*About this task*
Return every line from the records below with the string "then".

*Information given*
<file path="config.mk">
export PLATFORM = sky130hd
export DESIGN_NAME = aitg_ctrl
export DESIGN_NICKNAME = d
export VERILOG_FILES = /design/src/aitg_pkg.sv /design/src/aitg_ctrl.sv
export VERILOG_INCLUDE_DIRS = /design/src
export SDC_FILE = /design/constraint.sdc
export NUM_CORES = 1
export LEC_CHECK = 0
export BUFFER_PORTS_ARGS = -buffer_cell sky130_fd_sc_hd__buf_2
export CAP_MARGIN = 10
export CORE_MARGIN = 8
export CORE_UTILIZATION = 46
export CTS_CLUSTER_SIZE = 24
export DETAILED_ROUTE_END_ITERATION = 10
export PLACE_DENSITY = 0.68
export SLEW_MARGIN = 15
export SYNTH_ARGS = -nofsm -noshare
export SYNTH_HDL_FRONTEND = slang
export SYNTH_SLANG_ARGS = --single-unit
</file>
<file path="constraint.sdc">
create_clock -name clk_sys -period 3.1 [get_ports clk_sys]
set_input_delay 0 -clock clk_sys [delete_from_list [all_inputs] [get_ports clk_sys]]
set_output_delay 0 -clock clk_sys [all_outputs]
set_load 0.05 [all_outputs]
</file>
<file path="src/aitg_params.svh">
// constants for the aux i2c transaction generator controller
`ifndef AITG_PARAMS_SVH
`define AITG_PARAMS_SVH

// register offsets inside the device
`define AITG_OFS_CMD 12'h100
`define AITG_OFS_WFIFO 12'h104
`define AITG_OFS_ADDR 12'h108

// command register field layout
`define AITG_LEN_LSB 0
`define AITG_LEN_W 4
`define AITG_CODE_LSB 8
`define AITG_CODE_W 3
`define AITG_ADDR_ONLY_BIT 12
`define AITG_CONT_CODE_BIT 2

// transaction codes with the continue flag clear
`define AITG_CODE_WRITE 3'h0
`define AITG_CODE_READ 3'h1
`define AITG_CODE_STATUS 3'h2

// data buffer shape and reset values
`define AITG_FIFO_DEPTH 16
`define AITG_FIFO_WIDTH 8
`define AITG_RST_WORD 32'h0000_0000
`define AITG_RST_OFS 12'h000

`endif

</file>
<file path="src/aitg_pkg.sv">
// types shared by the aux i2c transaction generator controller
package aitg_pkg;

    // kind of transaction asked for by the user
    typedef enum logic [1:0] {
        AITG_KIND_WRITE,
        AITG_KIND_READ,
        AITG_KIND_STATUS
    } aitg_kind_t;

    // reply class reported by the device, in this code order
    typedef enum logic [1:0] {
        AITG_REP_ACK,
        AITG_REP_NACK,
        AITG_REP_DEFER,
        AITG_REP_PARTIAL
    } aitg_reply_t;

    // one user request
    typedef struct packed {
        aitg_kind_t kind;
        logic continueTransactionFlag;
        logic addrOnly;
        logic [3:0] len;
        logic [31:0] devAddr;
    } aitg_req_t;

endpackage : aitg_pkg

</file>
<file path="src/aitg_ctrl.sv">
// data fifo and host-side sequencer driving the aux i2c registers
`timescale 1ns/1ns
`default_nettype none
`include "aitg_params.svh"

module aitg_fifo #(
    parameter int WIDTH = `AITG_FIFO_WIDTH,
    parameter int DEPTH = `AITG_FIFO_DEPTH
) (
    input wire logic clk_sys, // system clock
    input wire logic reset_n, // synchronous reset, active low
    input wire logic inValid, // producer offers a word
    output logic inReady, // room for a word
    input wire logic [WIDTH-1:0] inData, // word offered
    output logic outValid, // a word is waiting
    input wire logic outReady, // consumer takes the word
    output logic [WIDTH-1:0] outData // oldest word
);
    localparam int PW = (DEPTH > 1) ? $clog2(DEPTH) : 1;
    localparam int CW = $clog2(DEPTH + 1);

    logic [WIDTH-1:0] mem_q [DEPTH];
    logic [PW-1:0] wrPtr_q;
    logic [PW-1:0] rdPtr_q;
    logic [CW-1:0] count_q;
    logic [CW-1:0] count_d;
    logic push;
    logic pop;

    // pointer step with wrap, used by both ends
    function automatic logic [PW-1:0] nextPtr(input logic [PW-1:0] p);
        return (p == PW'(DEPTH - 1)) ? '0 : p + PW'(1);
    endfunction : nextPtr

    assign push = inValid && inReady;
    assign pop = outReady && outValid;
    assign count_d = count_q + CW'(push) - CW'(pop);
    assign outData = mem_q[rdPtr_q];

    // storage is written only, never reset, to save reset fan-out
    always_ff @(posedge clk_sys) begin
        if (push) begin
            mem_q[wrPtr_q] <= inData;
        end
    end

    // pointers, count and registered flags
    always_ff @(posedge clk_sys) begin
        if (!reset_n) begin
            wrPtr_q <= '0;
            rdPtr_q <= '0;
            count_q <= '0;
            inReady <= 1'b0;
            outValid <= 1'b0;
        end else begin
            if (push) begin
                wrPtr_q <= nextPtr(wrPtr_q);
            end
            if (pop) begin
                rdPtr_q <= nextPtr(rdPtr_q);
            end
            count_q <= count_d;
            inReady <= (count_d != CW'(DEPTH));
            outValid <= (count_d != '0);
        end
    end
endmodule : aitg_fifo

module aitg_ctrl
    import aitg_pkg::*;
(
    input wire logic clk_sys, // system clock, 125 MHz
    input wire logic reset_n, // synchronous reset, active low
    input wire logic reqValid, // user offers a request
    input wire aitg_req_t reqData, // request fields
    output logic reqReady, // sequencer idle, request taken when valid
    input wire logic dataValid, // user offers a payload byte
    input wire logic [`AITG_FIFO_WIDTH-1:0] dataByte, // payload byte
    output logic dataReady, // payload buffer has room
    output logic done, // one-cycle pulse when a reply arrived
    output aitg_reply_t replyClass, // class of the last reply
    output logic pendingWrite, // a write is deferred or partially acknowledged
    output logic pendingRead, // a read is deferred
    output logic devWrEn, // device register write strobe
    output logic [11:0] devAddr, // device register offset
    output logic [31:0] devWrData, // device register write data
    input wire logic devReplyValid, // device saw an aux reply
    input wire aitg_reply_t devReplyCode // class of that reply
);
    typedef enum logic [2:0] {S_IDLE, S_ADDR, S_DATA, S_CMD, S_WAIT} aitg_state_t;

    aitg_state_t state_q;
    aitg_req_t req_q;
    logic [3:0] left_q;
    logic fifoValid;
    logic fifoTake;
    logic [`AITG_FIFO_WIDTH-1:0] fifoByte;
    logic burstWrite;
    logic replyNow;

    // command code: base by kind, continue flag adds four
    function automatic logic [2:0] cmdCode(input aitg_req_t r);
        logic [2:0] c;
        c = `AITG_CODE_WRITE;
        if (r.kind == AITG_KIND_READ) begin
            c = `AITG_CODE_READ;
        end else if (r.kind == AITG_KIND_STATUS) begin
            c = `AITG_CODE_STATUS;
        end
        c[`AITG_CONT_CODE_BIT] = r.continueTransactionFlag;
        return c;
    endfunction : cmdCode

    // command register word; status always goes out address-only
    function automatic logic [31:0] cmdWord(input aitg_req_t r);
        logic [31:0] w;
        w = `AITG_RST_WORD;
        w[`AITG_CODE_LSB +: `AITG_CODE_W] = cmdCode(r);
        w[`AITG_ADDR_ONLY_BIT] = r.addrOnly || (r.kind == AITG_KIND_STATUS);
        if (!w[`AITG_ADDR_ONLY_BIT]) begin
            w[`AITG_LEN_LSB +: `AITG_LEN_W] = r.len;
        end
        return w;
    endfunction : cmdWord

    // payload only moves for a burst write, and only while the block drains it
    assign burstWrite = (req_q.kind == AITG_KIND_WRITE) && !req_q.addrOnly;
    assign fifoTake = (state_q == S_DATA) && (left_q != 4'h0);
    assign replyNow = (state_q == S_WAIT) && devReplyValid;

    aitg_fifo #(
        .WIDTH(`AITG_FIFO_WIDTH),
        .DEPTH(`AITG_FIFO_DEPTH)
    ) u_fifo (
        .clk_sys(clk_sys),
        .reset_n(reset_n),
        .inValid(dataValid),
        .inReady(dataReady),
        .inData(dataByte),
        .outValid(fifoValid),
        .outReady(fifoTake),
        .outData(fifoByte)
    );

    // launch sequencer: address, optional payload, command, then wait
    always_ff @(posedge clk_sys) begin
        if (!reset_n) begin
            state_q <= S_IDLE;
            req_q <= '0;
            left_q <= 4'h0;
        end else begin
            case (state_q)
                S_IDLE: begin
                    if (reqValid) begin
                        req_q <= reqData;
                        left_q <= reqData.len;
                        state_q <= S_ADDR;
                    end
                end
                S_ADDR: begin
                    state_q <= burstWrite ? S_DATA : S_CMD;
                end
                S_DATA: begin
                    if (left_q == 4'h0) begin
                        state_q <= S_CMD;
                    end else if (fifoValid) begin
                        left_q <= left_q - 4'h1;
                    end
                end
                S_CMD: begin
                    state_q <= S_WAIT;
                end
                S_WAIT: begin
                    if (devReplyValid) begin
                        state_q <= S_IDLE;
                    end
                end
                default: begin
                    state_q <= S_IDLE;
                end
            endcase
        end
    end

    // device register writes, one per cycle, issued from the sequencer
    always_ff @(posedge clk_sys) begin
        if (!reset_n) begin
            devWrEn <= 1'b0;
            devAddr <= `AITG_RST_OFS;
            devWrData <= `AITG_RST_WORD;
        end else begin
            devWrEn <= 1'b0;
            if (state_q == S_IDLE && reqValid) begin
                devWrEn <= 1'b1;
                devAddr <= `AITG_OFS_ADDR;
                devWrData <= reqData.devAddr;
            end else if (state_q == S_DATA && left_q != 4'h0 && fifoValid) begin
                devWrEn <= 1'b1;
                devAddr <= `AITG_OFS_WFIFO;
                devWrData <= 32'(fifoByte);
            end else if (state_q == S_CMD) begin
                devWrEn <= 1'b1;
                devAddr <= `AITG_OFS_CMD;
                devWrData <= cmdWord(req_q);
            end
        end
    end

    // user handshake and reply report
    always_ff @(posedge clk_sys) begin
        if (!reset_n) begin
            reqReady <= 1'b0;
            done <= 1'b0;
            replyClass <= AITG_REP_ACK;
        end else begin
            reqReady <= (state_q == S_IDLE && !reqValid) || replyNow;
            done <= replyNow;
            if (replyNow) begin
                replyClass <= devReplyCode;
            end
        end
    end

    // pending state of the remote bridge, so the user knows to poll, retry or abort
    always_ff @(posedge clk_sys) begin
        if (!reset_n) begin
            pendingWrite <= 1'b0;
            pendingRead <= 1'b0;
        end else if (replyNow) begin
            if (req_q.kind == AITG_KIND_STATUS) begin
                // polls keep the write pending while it still crawls
                pendingWrite <= (devReplyCode == AITG_REP_PARTIAL) ||
                    (devReplyCode == AITG_REP_DEFER);
            end else if (req_q.addrOnly) begin
                pendingWrite <= 1'b0;
                pendingRead <= 1'b0;
            end else if (req_q.kind == AITG_KIND_WRITE) begin
                pendingWrite <= (devReplyCode == AITG_REP_PARTIAL) ||
                    (devReplyCode == AITG_REP_DEFER);
                pendingRead <= 1'b0;
            end else begin
                pendingRead <= (devReplyCode == AITG_REP_DEFER);
                pendingWrite <= 1'b0;
            end
        end
    end

    // count payload writes since the address write, for checking only
    logic [4:0] payCount_q;
    always_ff @(posedge clk_sys) begin
        if (!reset_n) begin
            payCount_q <= 5'h00;
        end else if (devWrEn && devAddr == `AITG_OFS_ADDR) begin
            payCount_q <= 5'h00;
        end else if (devWrEn && devAddr == `AITG_OFS_WFIFO) begin
            payCount_q <= payCount_q + 5'h01;
        end
    end
endmodule : aitg_ctrl

`default_nettype wire

</file>
$ cat src/inc/gdr_pkg.sv
package gdr_pkg;
	// Command encoding on cs_n, act_n, ras_n, cas_n, we_n
	localparam logic [4:0] GDR_CMD_REF = 5'h09;
	localparam logic [4:0] GDR_CMD_MRS = 5'h08;
	localparam logic [4:0] GDR_CMD_MASK = 5'h1F;
	localparam int GDR_MR_W = 3;
	localparam logic [2:0] GDR_MR3 = 3'h3;
	localparam int GDR_GEAR_BIT = 3;
	localparam int GDR_ROW_W = 16;
	localparam logic [15:0] GDR_ROW_RST = 16'h0000;
	localparam logic [15:0] GDR_ROW_ONE = 16'h0001;
	localparam int GDR_CNT_W = 16;
	localparam logic [15:0] GDR_CNT_ZERO = 16'h0000;
	localparam logic [15:0] GDR_CNT_ONE = 16'h0001;
	localparam int GDR_CLK_PS = 10000;
	localparam int GDR_TCMD_GEAR_NS = 60;
	localparam int GDR_TDLLK_NS = 4000;
	localparam int GDR_TRFC_NS = 350;
	localparam int GDR_TXS_NS = 360;
	localparam int GDR_TCMD_GEAR_CYC = (GDR_TCMD_GEAR_NS * 1000 +
		GDR_CLK_PS - 1) / GDR_CLK_PS;
	localparam int GDR_TDLLK_CYC = (GDR_TDLLK_NS * 1000 + GDR_CLK_PS - 1) /
		GDR_CLK_PS;
	localparam int GDR_TRFC_CYC = (GDR_TRFC_NS * 1000 + GDR_CLK_PS - 1) /
		GDR_CLK_PS;
	localparam int GDR_TXS_CYC = (GDR_TXS_NS * 1000 + GDR_CLK_PS - 1) /
		GDR_CLK_PS;
	typedef enum logic [2:0] {
		GDR_ST_INIT = 3'h0,
		GDR_ST_RUN = 3'h1,
		GDR_ST_SELF = 3'h3,
		GDR_ST_SRX = 3'h2,
		GDR_ST_SYNC = 3'h6,
		GDR_ST_GEAR = 3'h7
	} gdr_state_t;
endpackage : gdr_pkg

$ cat src/verilog/gdr_control.sv
`timescale 1ns/10ps
//
// Contract
// - Gear-down only via MR3 bit 3 entry.
// - Init continues in 2N after tCMD_GEAR.
// - Self refresh forces back to 1N.
// - Non-DLL then DLL commands after sync.
// - 1N exit needs tXS, then a command other than refresh.
// - Internal row counter, banks idle after.
module gdr_control
	import gdr_pkg::*;
#(
	parameter int ROW_W = GDR_ROW_W,
	parameter int TDLLK_CYC = GDR_TDLLK_CYC
) (
	input wire logic mclk,
	input wire logic rst,
	input wire logic cke,
	input wire logic cs_n,
	input wire logic act_n,
	input wire logic ras_n,
	input wire logic cas_n,
	input wire logic we_n,
	input wire logic [2:0] mr_sel,
	input wire logic [15:0] mr_addr,
	input wire logic init_done,
	input wire logic sr_enter,
	input wire logic sr_exit,
	output logic gear_2n,
	output logic cmd_ready,
	output logic dll_ready,
	output logic refresh_busy,
	output logic banks_idle,
	output logic [ROW_W-1:0] refresh_row,
	output logic in_self_refresh
);
	////////////////////////////////////////////////////////////////////////
	gdr_state_t state_ff;
	gdr_state_t nxt_state;
	logic gear_ff;
	logic [ROW_W-1:0] row_ff;
	logic dll_ff;
	logic is_ref;
	logic is_gear_mrs;
	logic sync_pulse;
	logic rfc_done;
	logic gear_done;
	logic xs_done;
	logic dllk_done;
	logic load_rfc;
	logic load_gear;
	logic load_xs;
	logic load_dllk;

	function automatic logic cmd_is(input logic [4:0] bus,
		input logic [4:0] code);
		cmd_is = (bus & GDR_CMD_MASK) == code;
	endfunction : cmd_is

	assign is_ref = cke && cmd_is({cs_n, act_n, ras_n, cas_n, we_n},
		GDR_CMD_REF);
	assign is_gear_mrs = cke && cmd_is({cs_n, act_n, ras_n, cas_n, we_n},
		GDR_CMD_MRS) && (mr_sel == GDR_MR3) && mr_addr[GDR_GEAR_BIT];
	// Sync pulse is a chip select seen while waiting in the sync state
	assign sync_pulse = (state_ff == GDR_ST_SYNC) && !cs_n;

	////////////////////////////////////////////////////////////////////////
	assign load_rfc = is_ref;
	assign load_gear = sync_pulse;
	assign load_dllk = sync_pulse;
	assign load_xs = (state_ff == GDR_ST_SELF) && sr_exit;

	gdr_timer #(.W(GDR_CNT_W)) u_rfc (
		.mclk(mclk), .rst(rst), .load(load_rfc),
		.value(GDR_CNT_W'(GDR_TRFC_CYC)), .done(rfc_done));
	gdr_timer #(.W(GDR_CNT_W)) u_gear (
		.mclk(mclk), .rst(rst), .load(load_gear),
		.value(GDR_CNT_W'(GDR_TCMD_GEAR_CYC)), .done(gear_done));
	gdr_timer #(.W(GDR_CNT_W)) u_xs (
		.mclk(mclk), .rst(rst), .load(load_xs),
		.value(GDR_CNT_W'(GDR_TXS_CYC)), .done(xs_done));
	gdr_timer #(.W(GDR_CNT_W)) u_dllk (
		.mclk(mclk), .rst(rst), .load(load_dllk),
		.value(GDR_CNT_W'(TDLLK_CYC)), .done(dllk_done));

	////////////////////////////////////////////////////////////////////////
	always_comb begin
		nxt_state = state_ff;
		case (state_ff)
			GDR_ST_INIT: begin
				if (is_gear_mrs) begin
					nxt_state = GDR_ST_SYNC;
				end else if (init_done) begin
					nxt_state = GDR_ST_RUN;
				end
			end
			GDR_ST_RUN: begin
				if (sr_enter) begin
					nxt_state = GDR_ST_SELF;
				end
			end
			GDR_ST_SELF: begin
				if (sr_exit) begin
					nxt_state = GDR_ST_SRX;
				end
			end
			GDR_ST_SRX: begin
				// Gear entry only once tXS has passed
				if (xs_done && is_gear_mrs) begin
					nxt_state = GDR_ST_SYNC;
				end else if (xs_done && !cs_n && !is_ref) begin
					nxt_state = GDR_ST_RUN;
				end
			end
			GDR_ST_SYNC: begin
				if (sync_pulse) begin
					nxt_state = GDR_ST_GEAR;
				end
			end
			GDR_ST_GEAR: begin
				if (gear_done && !load_gear) begin
					nxt_state = GDR_ST_RUN;
				end
			end
			default: begin
				nxt_state = GDR_ST_INIT;
			end
		endcase
	end

	always_ff @(posedge mclk or posedge rst) begin
		if (rst) begin
			state_ff <= GDR_ST_INIT;
		end else begin
			state_ff <= nxt_state;
		end
	end

	// Only reset or self refresh entry clears 2N; MR3 writes can never drop it directly
	always_ff @(posedge mclk or posedge rst) begin
		if (rst) begin
			gear_ff <= 1'b0;
		end else if (nxt_state == GDR_ST_SELF) begin
			gear_ff <= 1'b0;
		end else if (state_ff == GDR_ST_SYNC && sync_pulse) begin
			gear_ff <= 1'b1;
		end
	end

	always_ff @(posedge mclk or posedge rst) begin
		if (rst) begin
			dll_ff <= 1'b0;
		end else if (load_dllk || state_ff == GDR_ST_SELF) begin
			dll_ff <= 1'b0;
		end else if (dllk_done && state_ff == GDR_ST_RUN) begin
			dll_ff <= 1'b1;
		end
	end

	always_ff @(posedge mclk or posedge rst) begin
		if (rst) begin
			row_ff <= GDR_ROW_RST[ROW_W-1:0];
		end else if (is_ref) begin
			row_ff <= row_ff + GDR_ROW_ONE[ROW_W-1:0];
		end
	end

	////////////////////////////////////////////////////////////////////////
	assign gear_2n = gear_ff;
	assign cmd_ready = (state_ff == GDR_ST_RUN) && rfc_done;
	assign dll_ready = dll_ff && cmd_ready;
	assign refresh_busy = !rfc_done;
	assign banks_idle = rfc_done;
	assign refresh_row = row_ff;
	assign in_self_refresh = (state_ff == GDR_ST_SELF);

	////////////////////////////////////////////////////////////////////////
	property p_ref_busy;
		@(posedge mclk) disable iff (rst)
		is_ref |=> refresh_busy [*8];
	endproperty
	a_ref_busy: assert property (p_ref_busy)
		else $error("refresh busy not held");

	property p_row_inc;
		@(posedge mclk) disable iff (rst)
		is_ref |=> refresh_row == $past(refresh_row) + GDR_ROW_ONE[ROW_W-1:0];
	endproperty
	a_row_inc: assert property (p_row_inc)
		else $error("row counter did not advance");

	property p_sr_1n;
		@(posedge mclk) disable iff (rst)
		in_self_refresh |-> !gear_2n;
	endproperty
	a_sr_1n: assert property (p_sr_1n)
		else $error("2N held in self refresh");

	property p_gear_wait;
		@(posedge mclk) disable iff (rst)
		(sync_pulse && !is_ref) |=> !cmd_ready [*6];
	endproperty
	a_gear_wait: assert property (p_gear_wait)
		else $error("commands accepted before gear delay");

	property p_gear_set;
		@(posedge mclk) disable iff (rst)
		sync_pulse |=> gear_2n;
	endproperty
	a_gear_set: assert property (p_gear_set)
		else $error("2N not set after sync");

	property p_dll_late;
		@(posedge mclk) disable iff (rst)
		sync_pulse |=> !dll_ready [*8];
	endproperty
	a_dll_late: assert property (p_dll_late)
		else $error("DLL ready too early");

	property p_srx_ready;
		@(posedge mclk) disable iff (rst)
		load_xs |=> !cmd_ready [*8];
	endproperty
	a_srx_ready: assert property (p_srx_ready)
		else $error("ready before exit delay");

	property p_idle;
		@(posedge mclk) disable iff (rst)
		$fell(refresh_busy) |-> banks_idle && $past(refresh_busy, 8);
	endproperty
	a_idle: assert property (p_idle)
		else $error("banks not idle after refresh");

	c_ref: cover property (@(posedge mclk) disable iff (rst) is_ref);
	c_gear: cover property (@(posedge mclk) disable iff (rst)
		state_ff == GDR_ST_GEAR);
	c_sr: cover property (@(posedge mclk) disable iff (rst)
		$fell(in_self_refresh));
endmodule : gdr_control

*Your response*
    // launch sequencer: address, optional payload, command, then wait
// - Non-DLL then DLL commands after sync.
// - 1N exit needs tXS, then a command other than refresh.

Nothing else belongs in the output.